DATA FOR PROCESSING Start Marker

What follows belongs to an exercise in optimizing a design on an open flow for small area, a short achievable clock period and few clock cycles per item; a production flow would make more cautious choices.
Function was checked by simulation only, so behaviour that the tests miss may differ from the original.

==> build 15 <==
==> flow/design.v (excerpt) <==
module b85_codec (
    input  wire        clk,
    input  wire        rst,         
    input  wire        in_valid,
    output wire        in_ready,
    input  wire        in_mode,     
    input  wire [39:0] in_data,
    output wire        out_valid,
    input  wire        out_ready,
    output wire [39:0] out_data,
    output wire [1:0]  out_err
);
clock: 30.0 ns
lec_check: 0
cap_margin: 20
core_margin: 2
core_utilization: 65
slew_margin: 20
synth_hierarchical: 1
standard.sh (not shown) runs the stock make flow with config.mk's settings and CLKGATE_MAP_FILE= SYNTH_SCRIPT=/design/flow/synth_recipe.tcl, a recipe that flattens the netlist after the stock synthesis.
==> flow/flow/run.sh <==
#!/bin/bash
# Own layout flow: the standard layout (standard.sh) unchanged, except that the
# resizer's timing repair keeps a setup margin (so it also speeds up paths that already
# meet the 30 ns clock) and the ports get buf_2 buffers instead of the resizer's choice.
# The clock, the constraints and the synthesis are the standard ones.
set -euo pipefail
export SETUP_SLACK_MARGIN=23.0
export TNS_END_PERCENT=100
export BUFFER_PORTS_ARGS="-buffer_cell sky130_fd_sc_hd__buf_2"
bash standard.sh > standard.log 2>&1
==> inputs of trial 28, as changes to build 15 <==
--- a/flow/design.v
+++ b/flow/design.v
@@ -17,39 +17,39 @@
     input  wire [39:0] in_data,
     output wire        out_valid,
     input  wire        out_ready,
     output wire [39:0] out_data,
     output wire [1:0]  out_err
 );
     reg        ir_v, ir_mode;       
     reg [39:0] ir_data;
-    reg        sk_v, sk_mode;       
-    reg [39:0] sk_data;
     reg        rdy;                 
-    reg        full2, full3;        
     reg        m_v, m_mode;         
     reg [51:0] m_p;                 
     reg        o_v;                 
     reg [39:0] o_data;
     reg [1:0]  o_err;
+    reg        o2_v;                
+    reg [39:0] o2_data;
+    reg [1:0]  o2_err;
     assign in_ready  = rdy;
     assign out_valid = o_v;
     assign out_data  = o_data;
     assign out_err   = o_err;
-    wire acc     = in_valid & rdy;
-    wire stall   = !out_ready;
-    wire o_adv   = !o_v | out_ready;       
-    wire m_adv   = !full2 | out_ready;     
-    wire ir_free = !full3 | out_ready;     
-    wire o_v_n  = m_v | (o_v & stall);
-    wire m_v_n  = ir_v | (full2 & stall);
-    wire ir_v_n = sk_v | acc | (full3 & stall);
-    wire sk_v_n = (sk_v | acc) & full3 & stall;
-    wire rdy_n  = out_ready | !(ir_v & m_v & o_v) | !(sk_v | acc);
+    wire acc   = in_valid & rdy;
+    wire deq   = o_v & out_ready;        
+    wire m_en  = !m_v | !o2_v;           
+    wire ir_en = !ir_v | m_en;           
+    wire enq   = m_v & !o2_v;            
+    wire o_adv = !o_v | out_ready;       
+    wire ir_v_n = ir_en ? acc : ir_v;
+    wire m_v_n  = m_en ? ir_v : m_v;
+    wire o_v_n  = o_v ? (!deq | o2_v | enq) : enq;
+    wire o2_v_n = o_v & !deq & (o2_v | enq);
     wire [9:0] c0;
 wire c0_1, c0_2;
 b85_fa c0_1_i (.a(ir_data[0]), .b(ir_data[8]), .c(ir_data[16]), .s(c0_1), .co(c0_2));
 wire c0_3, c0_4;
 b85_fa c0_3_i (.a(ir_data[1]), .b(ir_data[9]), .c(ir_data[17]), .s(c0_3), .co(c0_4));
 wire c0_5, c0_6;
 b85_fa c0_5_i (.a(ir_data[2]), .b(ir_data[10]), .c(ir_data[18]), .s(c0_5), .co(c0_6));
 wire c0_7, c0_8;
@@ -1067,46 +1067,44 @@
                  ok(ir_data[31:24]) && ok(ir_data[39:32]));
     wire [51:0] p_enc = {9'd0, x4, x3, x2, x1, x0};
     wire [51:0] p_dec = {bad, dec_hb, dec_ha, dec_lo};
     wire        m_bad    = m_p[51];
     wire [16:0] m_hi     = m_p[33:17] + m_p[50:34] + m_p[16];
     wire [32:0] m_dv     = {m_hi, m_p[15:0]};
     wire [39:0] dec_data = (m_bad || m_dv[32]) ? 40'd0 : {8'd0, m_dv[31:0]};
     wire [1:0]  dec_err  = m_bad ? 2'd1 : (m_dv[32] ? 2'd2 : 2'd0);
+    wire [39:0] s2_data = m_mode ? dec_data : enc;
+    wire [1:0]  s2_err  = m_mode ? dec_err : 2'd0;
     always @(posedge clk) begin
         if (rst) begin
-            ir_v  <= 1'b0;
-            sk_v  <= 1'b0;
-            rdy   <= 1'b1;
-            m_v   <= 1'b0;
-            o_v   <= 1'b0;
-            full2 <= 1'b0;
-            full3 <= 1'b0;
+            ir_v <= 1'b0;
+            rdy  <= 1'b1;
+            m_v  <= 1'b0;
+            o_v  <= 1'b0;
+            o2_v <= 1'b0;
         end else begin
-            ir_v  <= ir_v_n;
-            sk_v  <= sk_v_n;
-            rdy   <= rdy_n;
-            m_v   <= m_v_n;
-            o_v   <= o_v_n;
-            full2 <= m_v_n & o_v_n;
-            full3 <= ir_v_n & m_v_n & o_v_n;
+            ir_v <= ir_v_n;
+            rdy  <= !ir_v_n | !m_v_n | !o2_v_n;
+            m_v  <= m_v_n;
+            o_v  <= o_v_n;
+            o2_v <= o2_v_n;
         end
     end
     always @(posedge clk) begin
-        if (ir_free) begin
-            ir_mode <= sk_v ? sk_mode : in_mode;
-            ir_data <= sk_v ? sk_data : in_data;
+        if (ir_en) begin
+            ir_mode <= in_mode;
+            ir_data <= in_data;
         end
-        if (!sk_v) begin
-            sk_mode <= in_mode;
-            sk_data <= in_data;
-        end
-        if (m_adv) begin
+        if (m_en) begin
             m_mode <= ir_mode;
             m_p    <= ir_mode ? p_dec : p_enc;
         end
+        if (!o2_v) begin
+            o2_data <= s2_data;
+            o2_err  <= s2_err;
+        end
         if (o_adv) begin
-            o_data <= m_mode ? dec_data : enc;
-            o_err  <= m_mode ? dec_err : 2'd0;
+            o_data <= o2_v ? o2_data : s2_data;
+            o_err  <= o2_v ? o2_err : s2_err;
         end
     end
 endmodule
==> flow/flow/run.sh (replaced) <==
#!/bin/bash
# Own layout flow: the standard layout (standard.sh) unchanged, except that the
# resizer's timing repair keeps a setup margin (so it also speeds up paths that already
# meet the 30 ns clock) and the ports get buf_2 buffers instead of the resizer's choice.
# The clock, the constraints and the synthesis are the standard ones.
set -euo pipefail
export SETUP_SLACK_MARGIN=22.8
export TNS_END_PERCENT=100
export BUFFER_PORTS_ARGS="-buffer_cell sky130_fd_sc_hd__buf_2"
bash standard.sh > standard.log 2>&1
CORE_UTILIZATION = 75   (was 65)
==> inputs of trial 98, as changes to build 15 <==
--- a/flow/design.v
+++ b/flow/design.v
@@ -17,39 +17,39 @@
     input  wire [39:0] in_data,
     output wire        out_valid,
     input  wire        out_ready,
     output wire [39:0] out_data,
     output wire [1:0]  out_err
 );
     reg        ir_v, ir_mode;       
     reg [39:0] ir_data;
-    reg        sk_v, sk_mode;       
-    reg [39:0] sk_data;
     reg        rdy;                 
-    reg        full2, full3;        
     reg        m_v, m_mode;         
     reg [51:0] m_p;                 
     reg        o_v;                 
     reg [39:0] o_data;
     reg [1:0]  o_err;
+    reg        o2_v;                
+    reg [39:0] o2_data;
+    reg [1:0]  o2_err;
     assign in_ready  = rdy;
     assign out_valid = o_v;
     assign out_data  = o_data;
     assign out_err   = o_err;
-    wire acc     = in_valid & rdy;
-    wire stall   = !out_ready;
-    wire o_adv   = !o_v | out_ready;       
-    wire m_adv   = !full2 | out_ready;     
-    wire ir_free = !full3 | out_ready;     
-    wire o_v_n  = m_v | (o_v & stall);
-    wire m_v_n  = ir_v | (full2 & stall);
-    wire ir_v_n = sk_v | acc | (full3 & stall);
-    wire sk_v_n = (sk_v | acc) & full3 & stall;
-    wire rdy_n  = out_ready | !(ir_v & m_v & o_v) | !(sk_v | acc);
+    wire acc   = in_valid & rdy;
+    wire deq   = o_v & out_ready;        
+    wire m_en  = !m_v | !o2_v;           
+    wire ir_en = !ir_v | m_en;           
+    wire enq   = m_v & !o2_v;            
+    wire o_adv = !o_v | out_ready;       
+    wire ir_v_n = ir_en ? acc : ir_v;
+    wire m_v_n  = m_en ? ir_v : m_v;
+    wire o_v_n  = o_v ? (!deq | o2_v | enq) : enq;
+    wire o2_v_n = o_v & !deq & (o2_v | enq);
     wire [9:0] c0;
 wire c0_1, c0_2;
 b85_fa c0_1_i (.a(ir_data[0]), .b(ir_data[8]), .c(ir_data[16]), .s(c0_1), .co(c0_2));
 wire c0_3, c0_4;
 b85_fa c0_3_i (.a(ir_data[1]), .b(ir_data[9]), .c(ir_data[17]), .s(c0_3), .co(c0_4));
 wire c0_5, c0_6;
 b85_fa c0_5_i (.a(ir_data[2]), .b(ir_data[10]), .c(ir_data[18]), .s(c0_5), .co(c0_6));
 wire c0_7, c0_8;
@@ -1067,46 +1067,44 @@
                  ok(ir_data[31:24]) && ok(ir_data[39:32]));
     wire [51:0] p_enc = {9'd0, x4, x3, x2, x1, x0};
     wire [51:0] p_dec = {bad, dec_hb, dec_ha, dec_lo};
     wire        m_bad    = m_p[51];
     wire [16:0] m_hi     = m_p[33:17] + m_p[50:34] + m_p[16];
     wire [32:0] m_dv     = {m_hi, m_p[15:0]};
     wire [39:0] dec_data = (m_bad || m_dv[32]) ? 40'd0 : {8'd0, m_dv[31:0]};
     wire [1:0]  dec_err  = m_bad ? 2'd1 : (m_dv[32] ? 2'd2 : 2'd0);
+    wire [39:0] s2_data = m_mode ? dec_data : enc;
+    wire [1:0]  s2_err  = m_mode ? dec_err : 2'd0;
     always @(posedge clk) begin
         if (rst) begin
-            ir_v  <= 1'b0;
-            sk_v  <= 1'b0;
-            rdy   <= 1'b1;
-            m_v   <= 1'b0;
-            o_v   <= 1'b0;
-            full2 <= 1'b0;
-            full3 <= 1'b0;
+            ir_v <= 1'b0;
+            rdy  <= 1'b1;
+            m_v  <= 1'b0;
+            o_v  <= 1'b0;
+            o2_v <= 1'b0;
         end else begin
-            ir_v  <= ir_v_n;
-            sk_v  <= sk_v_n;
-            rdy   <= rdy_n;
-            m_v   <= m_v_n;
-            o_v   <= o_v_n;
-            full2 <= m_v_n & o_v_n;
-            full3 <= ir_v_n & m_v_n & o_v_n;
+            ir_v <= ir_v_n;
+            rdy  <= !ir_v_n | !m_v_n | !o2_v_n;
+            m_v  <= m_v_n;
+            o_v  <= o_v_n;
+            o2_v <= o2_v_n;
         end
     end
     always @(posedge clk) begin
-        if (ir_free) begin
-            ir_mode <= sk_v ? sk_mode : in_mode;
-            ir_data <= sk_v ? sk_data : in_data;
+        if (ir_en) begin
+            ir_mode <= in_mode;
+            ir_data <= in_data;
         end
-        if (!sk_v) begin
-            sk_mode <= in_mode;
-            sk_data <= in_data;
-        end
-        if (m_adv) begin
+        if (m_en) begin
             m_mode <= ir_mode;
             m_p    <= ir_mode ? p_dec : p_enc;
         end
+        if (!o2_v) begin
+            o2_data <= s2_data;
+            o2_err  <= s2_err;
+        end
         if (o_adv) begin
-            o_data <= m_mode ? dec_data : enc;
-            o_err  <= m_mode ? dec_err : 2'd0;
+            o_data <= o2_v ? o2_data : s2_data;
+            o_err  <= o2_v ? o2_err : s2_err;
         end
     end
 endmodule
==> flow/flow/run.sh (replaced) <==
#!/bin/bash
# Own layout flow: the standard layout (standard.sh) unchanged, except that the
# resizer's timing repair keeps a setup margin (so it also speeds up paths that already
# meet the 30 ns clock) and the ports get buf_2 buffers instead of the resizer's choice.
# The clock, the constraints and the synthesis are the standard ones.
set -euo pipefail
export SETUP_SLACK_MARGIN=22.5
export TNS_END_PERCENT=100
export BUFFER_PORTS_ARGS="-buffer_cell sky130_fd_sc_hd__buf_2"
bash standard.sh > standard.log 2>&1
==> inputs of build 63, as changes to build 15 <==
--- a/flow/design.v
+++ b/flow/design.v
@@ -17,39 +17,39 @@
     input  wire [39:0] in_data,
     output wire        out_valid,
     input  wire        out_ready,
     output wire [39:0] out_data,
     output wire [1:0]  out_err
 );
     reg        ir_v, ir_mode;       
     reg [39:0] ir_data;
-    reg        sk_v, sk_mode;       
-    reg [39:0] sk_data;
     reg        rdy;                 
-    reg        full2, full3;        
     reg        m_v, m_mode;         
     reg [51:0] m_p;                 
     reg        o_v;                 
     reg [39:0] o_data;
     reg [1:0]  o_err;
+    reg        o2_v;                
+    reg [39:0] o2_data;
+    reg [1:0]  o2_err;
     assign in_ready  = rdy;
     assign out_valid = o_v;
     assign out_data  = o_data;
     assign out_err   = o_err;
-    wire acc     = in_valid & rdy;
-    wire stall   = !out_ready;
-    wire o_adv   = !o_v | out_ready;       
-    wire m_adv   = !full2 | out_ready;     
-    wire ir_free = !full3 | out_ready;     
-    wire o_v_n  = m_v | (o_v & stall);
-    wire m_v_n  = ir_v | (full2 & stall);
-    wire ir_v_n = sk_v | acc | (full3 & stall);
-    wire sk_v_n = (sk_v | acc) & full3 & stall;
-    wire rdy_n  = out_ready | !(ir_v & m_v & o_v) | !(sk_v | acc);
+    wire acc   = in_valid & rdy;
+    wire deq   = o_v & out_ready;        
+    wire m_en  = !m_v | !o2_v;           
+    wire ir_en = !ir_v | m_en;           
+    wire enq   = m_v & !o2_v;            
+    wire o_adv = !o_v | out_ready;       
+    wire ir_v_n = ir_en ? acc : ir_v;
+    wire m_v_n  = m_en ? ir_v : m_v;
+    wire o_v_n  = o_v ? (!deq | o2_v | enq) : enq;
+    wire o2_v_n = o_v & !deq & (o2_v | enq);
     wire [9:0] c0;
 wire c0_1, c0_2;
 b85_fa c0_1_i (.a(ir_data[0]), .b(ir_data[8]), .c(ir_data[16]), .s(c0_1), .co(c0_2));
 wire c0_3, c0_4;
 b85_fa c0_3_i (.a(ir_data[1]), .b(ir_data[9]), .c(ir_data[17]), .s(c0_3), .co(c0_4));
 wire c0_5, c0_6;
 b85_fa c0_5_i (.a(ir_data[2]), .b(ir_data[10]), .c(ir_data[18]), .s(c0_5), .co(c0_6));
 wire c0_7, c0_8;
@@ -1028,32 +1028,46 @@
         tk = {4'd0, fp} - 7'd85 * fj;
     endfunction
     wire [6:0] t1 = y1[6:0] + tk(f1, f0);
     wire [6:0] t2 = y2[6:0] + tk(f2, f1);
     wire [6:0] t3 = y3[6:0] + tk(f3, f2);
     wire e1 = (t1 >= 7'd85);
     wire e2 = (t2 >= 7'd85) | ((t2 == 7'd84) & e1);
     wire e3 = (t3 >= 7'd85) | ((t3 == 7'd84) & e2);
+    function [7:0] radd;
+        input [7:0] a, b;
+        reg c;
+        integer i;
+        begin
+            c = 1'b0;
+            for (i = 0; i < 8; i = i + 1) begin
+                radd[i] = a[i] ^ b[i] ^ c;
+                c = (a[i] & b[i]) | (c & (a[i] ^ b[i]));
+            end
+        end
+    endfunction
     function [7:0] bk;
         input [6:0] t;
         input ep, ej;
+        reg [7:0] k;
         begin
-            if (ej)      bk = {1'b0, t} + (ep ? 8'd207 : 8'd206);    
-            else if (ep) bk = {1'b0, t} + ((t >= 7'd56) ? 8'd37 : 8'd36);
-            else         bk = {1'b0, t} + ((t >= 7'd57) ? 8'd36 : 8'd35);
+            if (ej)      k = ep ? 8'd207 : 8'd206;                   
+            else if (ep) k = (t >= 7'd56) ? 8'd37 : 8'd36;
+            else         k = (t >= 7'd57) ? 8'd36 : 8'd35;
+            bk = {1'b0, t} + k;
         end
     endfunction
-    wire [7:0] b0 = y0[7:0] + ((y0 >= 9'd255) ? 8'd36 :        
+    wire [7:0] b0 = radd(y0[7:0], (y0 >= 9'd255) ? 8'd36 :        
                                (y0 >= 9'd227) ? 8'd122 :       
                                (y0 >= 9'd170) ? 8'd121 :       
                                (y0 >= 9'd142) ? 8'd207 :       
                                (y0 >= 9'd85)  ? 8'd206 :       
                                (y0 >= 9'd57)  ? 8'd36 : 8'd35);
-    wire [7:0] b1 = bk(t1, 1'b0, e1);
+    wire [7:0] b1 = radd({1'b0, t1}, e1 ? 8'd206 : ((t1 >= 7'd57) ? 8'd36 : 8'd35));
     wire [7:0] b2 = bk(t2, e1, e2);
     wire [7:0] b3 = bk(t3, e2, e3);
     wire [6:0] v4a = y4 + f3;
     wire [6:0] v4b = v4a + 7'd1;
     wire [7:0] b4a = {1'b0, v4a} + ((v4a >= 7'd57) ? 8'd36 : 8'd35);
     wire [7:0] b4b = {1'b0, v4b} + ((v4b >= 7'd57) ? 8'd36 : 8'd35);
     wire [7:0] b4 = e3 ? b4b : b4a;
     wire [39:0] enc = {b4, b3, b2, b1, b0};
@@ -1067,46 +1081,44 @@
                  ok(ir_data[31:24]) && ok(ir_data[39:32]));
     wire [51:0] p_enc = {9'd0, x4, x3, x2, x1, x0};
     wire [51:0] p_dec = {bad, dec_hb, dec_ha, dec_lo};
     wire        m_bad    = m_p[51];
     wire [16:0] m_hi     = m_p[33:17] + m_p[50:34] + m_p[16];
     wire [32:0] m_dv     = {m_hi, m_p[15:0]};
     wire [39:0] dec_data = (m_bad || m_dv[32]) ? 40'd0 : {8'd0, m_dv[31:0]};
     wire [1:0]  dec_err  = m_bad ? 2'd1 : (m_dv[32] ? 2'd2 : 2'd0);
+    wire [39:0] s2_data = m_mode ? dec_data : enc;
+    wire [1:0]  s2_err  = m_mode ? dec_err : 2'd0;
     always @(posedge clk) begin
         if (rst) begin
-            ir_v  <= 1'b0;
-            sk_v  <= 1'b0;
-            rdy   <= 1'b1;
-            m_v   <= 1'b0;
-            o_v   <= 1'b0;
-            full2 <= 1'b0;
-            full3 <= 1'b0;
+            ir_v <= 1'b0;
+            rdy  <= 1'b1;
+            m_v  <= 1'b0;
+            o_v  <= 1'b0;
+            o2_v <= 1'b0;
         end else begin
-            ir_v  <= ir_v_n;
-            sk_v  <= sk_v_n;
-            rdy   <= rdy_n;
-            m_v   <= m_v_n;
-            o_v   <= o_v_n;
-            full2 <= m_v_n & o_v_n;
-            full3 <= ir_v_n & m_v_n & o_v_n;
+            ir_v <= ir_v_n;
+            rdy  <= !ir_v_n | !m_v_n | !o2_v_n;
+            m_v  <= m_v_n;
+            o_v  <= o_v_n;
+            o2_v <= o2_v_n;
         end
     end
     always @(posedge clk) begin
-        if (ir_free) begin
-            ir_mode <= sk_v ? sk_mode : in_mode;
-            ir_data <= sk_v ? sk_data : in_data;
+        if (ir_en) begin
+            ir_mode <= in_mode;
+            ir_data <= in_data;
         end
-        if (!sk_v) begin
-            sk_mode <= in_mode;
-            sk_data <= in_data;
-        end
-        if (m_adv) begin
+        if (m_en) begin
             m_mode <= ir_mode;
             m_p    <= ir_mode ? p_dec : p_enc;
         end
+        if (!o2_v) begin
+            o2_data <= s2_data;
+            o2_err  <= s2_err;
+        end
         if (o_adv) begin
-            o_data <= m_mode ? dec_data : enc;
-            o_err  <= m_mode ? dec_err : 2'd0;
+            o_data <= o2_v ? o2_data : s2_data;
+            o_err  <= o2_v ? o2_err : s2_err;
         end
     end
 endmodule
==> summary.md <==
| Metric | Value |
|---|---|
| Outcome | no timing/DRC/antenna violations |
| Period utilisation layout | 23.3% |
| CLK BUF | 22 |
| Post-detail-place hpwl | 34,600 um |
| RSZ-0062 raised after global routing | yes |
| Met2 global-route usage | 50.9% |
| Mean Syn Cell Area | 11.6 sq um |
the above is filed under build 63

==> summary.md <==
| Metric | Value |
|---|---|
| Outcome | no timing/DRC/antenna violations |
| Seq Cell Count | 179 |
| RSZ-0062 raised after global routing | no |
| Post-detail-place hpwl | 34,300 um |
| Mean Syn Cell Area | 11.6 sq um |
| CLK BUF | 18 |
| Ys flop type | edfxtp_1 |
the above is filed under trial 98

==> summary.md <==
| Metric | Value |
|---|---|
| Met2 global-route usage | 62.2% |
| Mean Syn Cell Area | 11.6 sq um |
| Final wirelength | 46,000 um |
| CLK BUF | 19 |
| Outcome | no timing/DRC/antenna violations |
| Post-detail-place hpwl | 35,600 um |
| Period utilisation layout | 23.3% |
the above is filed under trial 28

DATA FOR PROCESSING End Marker

WHAT IS BEING ASKED: Word for word, output the lines of the data from its first line through the line where "synth_hierarchical: 1" appears, and stop there.

OUTPUT OF THE TASK:
What follows belongs to an exercise in optimizing a design on an open flow for small area, a short achievable clock period and few clock cycles per item; a production flow would make more cautious choices.
Function was checked by simulation only, so behaviour that the tests miss may differ from the original.

==> build 15 <==
==> flow/design.v (excerpt) <==
module b85_codec (
    input  wire        clk,
    input  wire        rst,         
    input  wire        in_valid,
    output wire        in_ready,
    input  wire        in_mode,     
    input  wire [39:0] in_data,
    output wire        out_valid,
    input  wire        out_ready,
    output wire [39:0] out_data,
    output wire [1:0]  out_err
);
clock: 30.0 ns
lec_check: 0
cap_margin: 20
core_margin: 2
core_utilization: 65
slew_margin: 20
synth_hierarchical: 1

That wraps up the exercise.